* **REQUIRED WORK**
The answer is to be an exact copy of the lines below running from the line with "export IMPL_synth_edf_count=0" down to the line with "export IMPL_grt_total_usage=0.224", both ends included, and nothing more.

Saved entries
▼▼▼

**config.mk**
```make
export PLATFORM = sky130hd
export DESIGN_NAME = serial_pattern_det
export DESIGN_NICKNAME = d
export VERILOG_FILES = /design/src/rtl/sp_pkg.sv /design/src/rtl/sp_len_decode.sv /design/src/rtl/sp_window_cmp.sv /design/src/rtl/sp_fill_gate.sv /design/src/rtl/serial_pattern_det.sv
export SDC_FILE = /design/constraint.sdc
export NUM_CORES = 1
export LEC_CHECK = 0
export BUFFER_PORTS_ARGS = -buffer_cell sky130_fd_sc_hd__buf_2
export CAP_MARGIN = 20
export CORE_UTILIZATION = 47
export DETAILED_ROUTE_END_ITERATION = 10
export PLACE_DENSITY = 0.79
export SKIP_CTS_REPAIR_TIMING = 1
export SYNTH_ARGS = -nofsm -noshare
export SYNTH_HDL_FRONTEND = slang
export SYNTH_SLANG_ARGS = --single-unit
```
**constraint.sdc**
```tcl
create_clock -name clk -period 2.3 [get_ports clk]
set_input_delay 0.345 -clock clk [delete_from_list [all_inputs] [get_ports clk]]
set_output_delay 0.345 -clock clk [all_outputs]
set_load 0.005 [all_outputs]
```
**src/rtl/sp_pkg.sv**
```systemverilog
package sp_pkg;

    // Restart rule applied after a successful comparison.
    typedef enum logic {
        SP_RESTART_CLEAR = 1'b0,
        SP_RESTART_SLIDE = 1'b1
    } sp_restart_e;

endpackage

```
**src/rtl/sp_len_decode.sv**
```systemverilog
// Turns the programmed length into a per-position "inside window" vector
// and a flag telling whether the length is usable at all.
module sp_len_decode #(
    parameter int MAX_LEN = 16,
    parameter int LEN_W   = $clog2(MAX_LEN + 1)
) (
    input  logic [LEN_W-1:0]   len_i,
    output logic [MAX_LEN-1:0] in_win_o,
    output logic               len_ok_o
);

    for (genvar i = 0; i < MAX_LEN; i++) begin : g_pos
        assign in_win_o[i] = (len_i > LEN_W'(i));
    end

    assign len_ok_o = (len_i != '0) && (len_i <= LEN_W'(MAX_LEN));

endmodule

```
**src/rtl/sp_window_cmp.sv**
```systemverilog
// Masked equality between the candidate window and the pattern.
module sp_window_cmp #(
    parameter int MAX_LEN = 16
) (
    input  logic [MAX_LEN-1:0] window_i,
    input  logic [MAX_LEN-1:0] pat_i,
    input  logic [MAX_LEN-1:0] dc_i,
    input  logic [MAX_LEN-1:0] in_win_i,
    output logic               equal_o
);

    logic [MAX_LEN-1:0] miss;

    for (genvar i = 0; i < MAX_LEN; i++) begin : g_bit
        // A position counts only when inside the length and not masked.
        assign miss[i] = in_win_i[i] & ~dc_i[i] & (window_i[i] ^ pat_i[i]);
    end

    assign equal_o = ~|miss;

endmodule

```
**src/rtl/sp_fill_gate.sv**
```systemverilog
// Decides whether enough bits have been gathered for the candidate window
// (stored bits plus the one arriving now) to span the programmed length.
module sp_fill_gate #(
    parameter int MAX_LEN = 16,
    parameter int LEN_W   = $clog2(MAX_LEN + 1)
) (
    input  logic [LEN_W-1:0] fill_i,
    input  logic [LEN_W-1:0] len_i,
    output logic             ready_o,
    output logic [LEN_W-1:0] fill_inc_o
);

    localparam logic [LEN_W:0] ONE = (LEN_W + 1)'(1);

    assign ready_o    = ({1'b0, fill_i} + ONE) >= {1'b0, len_i};
    assign fill_inc_o = (fill_i == LEN_W'(MAX_LEN)) ? fill_i : fill_i + LEN_W'(1);

endmodule

```
**src/rtl/serial_pattern_det.sv**
```systemverilog
module serial_pattern_det #(
    parameter int MAX_LEN = 16,
    parameter int LEN_W   = $clog2(MAX_LEN + 1)
) (
    input  logic               clk,
    input  logic               rst_n,
    input  logic               bit_in,
    input  logic               bit_vld,
    input  logic [MAX_LEN-1:0] pat_i,
    input  logic [MAX_LEN-1:0] dc_mask,
    input  logic [LEN_W-1:0]   len_i,
    input  logic               ovl_mode,
    output logic               hit_o
);
    import sp_pkg::*;

    // The arriving bit supplies window position 0, so only MAX_LEN-1
    // earlier bits need storing.
    localparam int HIST_W = MAX_LEN - 1;

    typedef struct packed {
        logic [HIST_W-1:0] hist;
        logic [LEN_W-1:0]  fill;
        logic              hit;
    } det_state_t;

    det_state_t st_d, st_q;

    logic [MAX_LEN-1:0] window;
    logic [MAX_LEN-1:0] in_win;
    logic               len_ok;
    logic               equal;
    logic               ready;
    logic [LEN_W-1:0]   fill_inc;
    logic               fire;
    sp_restart_e        restart;

    assign window  = {st_q.hist, bit_in};
    assign restart = sp_restart_e'(ovl_mode);

    sp_len_decode #(.MAX_LEN(MAX_LEN), .LEN_W(LEN_W)) u_len (
        .len_i    (len_i),
        .in_win_o (in_win),
        .len_ok_o (len_ok)
    );

    sp_window_cmp #(.MAX_LEN(MAX_LEN)) u_cmp (
        .window_i (window),
        .pat_i    (pat_i),
        .dc_i     (dc_mask),
        .in_win_i (in_win),
        .equal_o  (equal)
    );

    sp_fill_gate #(.MAX_LEN(MAX_LEN), .LEN_W(LEN_W)) u_fill (
        .fill_i     (st_q.fill),
        .len_i      (len_i),
        .ready_o    (ready),
        .fill_inc_o (fill_inc)
    );

    assign fire = len_ok & ready & equal;

    always_comb begin
        st_d     = st_q;
        st_d.hit = 1'b0;
        if (bit_vld) begin
            st_d.hit = fire;
            if (fire && restart == SP_RESTART_CLEAR) begin
                st_d.hist = '0;
                st_d.fill = '0;
            end else begin
                st_d.hist = window[HIST_W-1:0];
                st_d.fill = fill_inc;
            end
        end
    end

    always_ff @(posedge clk or negedge rst_n) begin
        if (!rst_n) begin
            st_q <= '0;
        end else begin
            st_q <= st_d;
        end
    end

    assign hit_o = st_q.hit;

endmodule

```
==> flow_metrics.env <==
export IMPL_die_area_mm2=0.00357
export IMPL_holdWs_ps=294
export IMPL_io_pin_count=43
export IMPL_min_period_ps=2610
export IMPL_final_cells=276
export IMPL_finalHoldViolations=0
export IMPL_clock_skew_ps=15.6
export IMPL_gr_total_overflow=0
export IMPL_routed_wl_mm=4.11
export IMPL_fmax_ghz=0.383
export IMPL_yosysWarningCount=0
export IMPL_required_ps=2490
export IMPL_yosysSeqAreaShare=0.336
export IMPL_synth_edf_count=0
export IMPL_drt_initial_drc_count=151
export IMPL_failed_checks="negative setup slack"
export IMPL_worstMarginPinSlew_ps=475
export IMPL_cts_num_sinks=21
export IMPL_final_nets=283
export IMPL_synth_cells=175
export IMPL_grt_total_usage=0.224
export IMPL_synth_most_common_cell="inv_1"
export IMPL_wl_per_cell_um=14.9
export IMPL_seq_area_um2=526
export IMPL_slew_violations=0
export IMPL_synth_area_leaders="dfrtp_1 34%, xnor2_1 10%, o22ai_2 8.0%"
export IMPL_ys_seq_elements=21
export IMPL_clock_latency_ps=320
export IMPL_yosysTopAreaCell="dfrtp_1"
export IMPL_async_flop_share=1.00
export IMPL_placedCellCount=269
export IMPL_grt_pass1_vias=1278
export IMPL_hold_path_class="primary input to flip-flop"
export IMPL_globalplace_congestion=0.855
export IMPL_cts_buffers=3
export IMPL_num_vias=1522
export IMPL_place_ws_ps=-238
export IMPL_multi_input_area_um2=983
export IMPL_startpoint_type="flip-flop"
export IMPL_dpl_hpwl_mm=2.95
export IMPL_ant_nets=0
export IMPL_path_clk_slew_ps=140
export IMPL_antenna_cells=0
export IMPL_fp_row_count=20
export IMPL_synth_common_cells="25 x inv_1, 21 x dfrtp_1, 21 x nand2_1"
export IMPL_die_x_um=59.7
export IMPL_initial_core_util=0.504
export IMPL_htree_levels=1
export IMPL_rsz0062_at_grt="true"
export IMPL_fp_dieH_um=59.7
export IMPL_syn_to_final_growth_pct=32.5
export IMPL_clockBufferDepth=2
export IMPL_p_leak_uw=0.000945
export IMPL_fillCellCount=277
export IMPL_drcViolationCount=0
export IMPL_cts_tree="built"
export IMPL_power_density_mw_per_mm2=763
export IMPL_grt_max_degree=23
export IMPL_crit_arrival_ps=2790
export IMPL_final_period_utilization=1.13
export IMPL_worst_setup_path_type="flip-flop to flip-flop"
export IMPL_synth_ff_type="dfrtp_1"
export IMPL_syn_num_nets=225
export IMPL_yosysUniqueCellTypes=38
export IMPL_final_setup_worst_slack_ps=-308
export IMPL_avgSynthCellArea_um2=8.94
export IMPL_endpoint_kind="flip-flop"
export IMPL_finalSetupViolations=20
export IMPL_coreArea_mm2=0.00310
export IMPL_clockRootBuffer="clkbuf_4"
export IMPL_port_buffers=42
export IMPL_dr_pass1_iters=4
export IMPL_cap_violations=0
export IMPL_vdd_drop_max_v=0.000454
export IMPL_grt_first_pass_wirelength_mm=5.75
export IMPL_grt_antenna_before_repair=0
export IMPL_finalPower_uw=1580
export IMPL_status="complete, but fails checks"
export IMPL_drive_gt1_frac=0.397
export IMPL_vias_per_cell=5.51
export IMPL_synthesis_area_mm2=0.00157
export IMPL_slew_headroom=0.683
export IMPL_synth_top_area_share=0.336
export IMPL_path_max_fanout=6
==> path summary, 6_finish.rpt <==
check	slack, ps	start	cells after the start	endpoint
max	-310	st_q[1]	10	st_q[2]
min	290	bit_in	3	st_q[6]
min in group asynchronous	500	rst_n	2	st_q[15]
max in group asynchronous	1460	rst_n	2	hit_o
min reg2reg	580	st_q[11]	2	st_q[12]
max reg2reg	-310	st_q[1]	10	st_q[2]
==> registers in the layout (all words and copies together) (netlist names) <==
name	flops
hit_o	1
st_q	20
==> cell type report <==
type,instances,share of cell area
Timing Repair Buffer,60,0.186
Multi-Input combinational cell,122,0.474
Tap cell,44,0.0266
Clock inverter,1,0.00362
Inverter,25,0.0453
Clock buffer,3,0.0109
Sequential cell,21,0.253
==> cells in the final DEF (no fill, tap or decap), types with 3 or more instances in the layout <==
master    instances
ha_1              4
o22ai_2          12
o32ai_1           4
o21ai_2           3
nand2_1          20
inv_1            25
o211ai_1          3
nor3_1            6
o221ai_1          3
xnor2_1          17
o21ai_0           6
buf_4            13
o22ai_1           6
dfrtp_1          21
buf_2            42
nor2_1            3
clkbuf_4          3
==> per-layer routing <==
layer / vias to the layer above / track usage / wire length [µm]
met4: 0 / 0.0997 / 113
met3: 8 / 0.0216 / 150
met5: - / 0 / 0
li1: 731 / - / -
met1: 736 / 0.300 / 1880
met2: 47 / 0.367 / 1970
==> cell families after synthesis <==
logic type,after synthesis,share of synthesized area
compound gates,49,0.250
xor+xnor,18,0.101
fa+ha+maj,8,0.0640
buf+inv,32,0.0927
flops,21,0.336
simple gates,47,0.157
==> critical path, cell delays in order, from the launching register on <==
cell	delay [ps]
dfrtp_1	420
ha_2	240
nand3_2	110
xnor2_2	150
ha_1	280
o21a_1	160
a211oi_2	100
or4b_4	520
buf_6	160
o211ai_1	190
o221ai_1	150
==> per-stage QoR <==
step,utilization,setup TNS [ps],cell area [µm²]
after global placement,0.615,-3420,1910
final,0.668,-5440,2070
after floorplan,-,-1320,1570
after detailed placement,0.615,-4390,1910
after CTS,0.624,-5110,1940
after global routing,0.668,-7730,2070
==> power by group <==
group / leakage (µW) / internal (µW) / switching (µW)
Clock: 0.0000139 / 66.5 / 128
Combinational: 0.000666 / 440 / 412
Sequential: 0.000265 / 447 / 89.4
Note: power is estimated with default switching activity, not from simulation.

▲▲▲

* **ANSWER SECTION**
export IMPL_synth_edf_count=0
export IMPL_drt_initial_drc_count=151
export IMPL_failed_checks="negative setup slack"
export IMPL_worstMarginPinSlew_ps=475
export IMPL_cts_num_sinks=21
export IMPL_final_nets=283
export IMPL_synth_cells=175
export IMPL_grt_total_usage=0.224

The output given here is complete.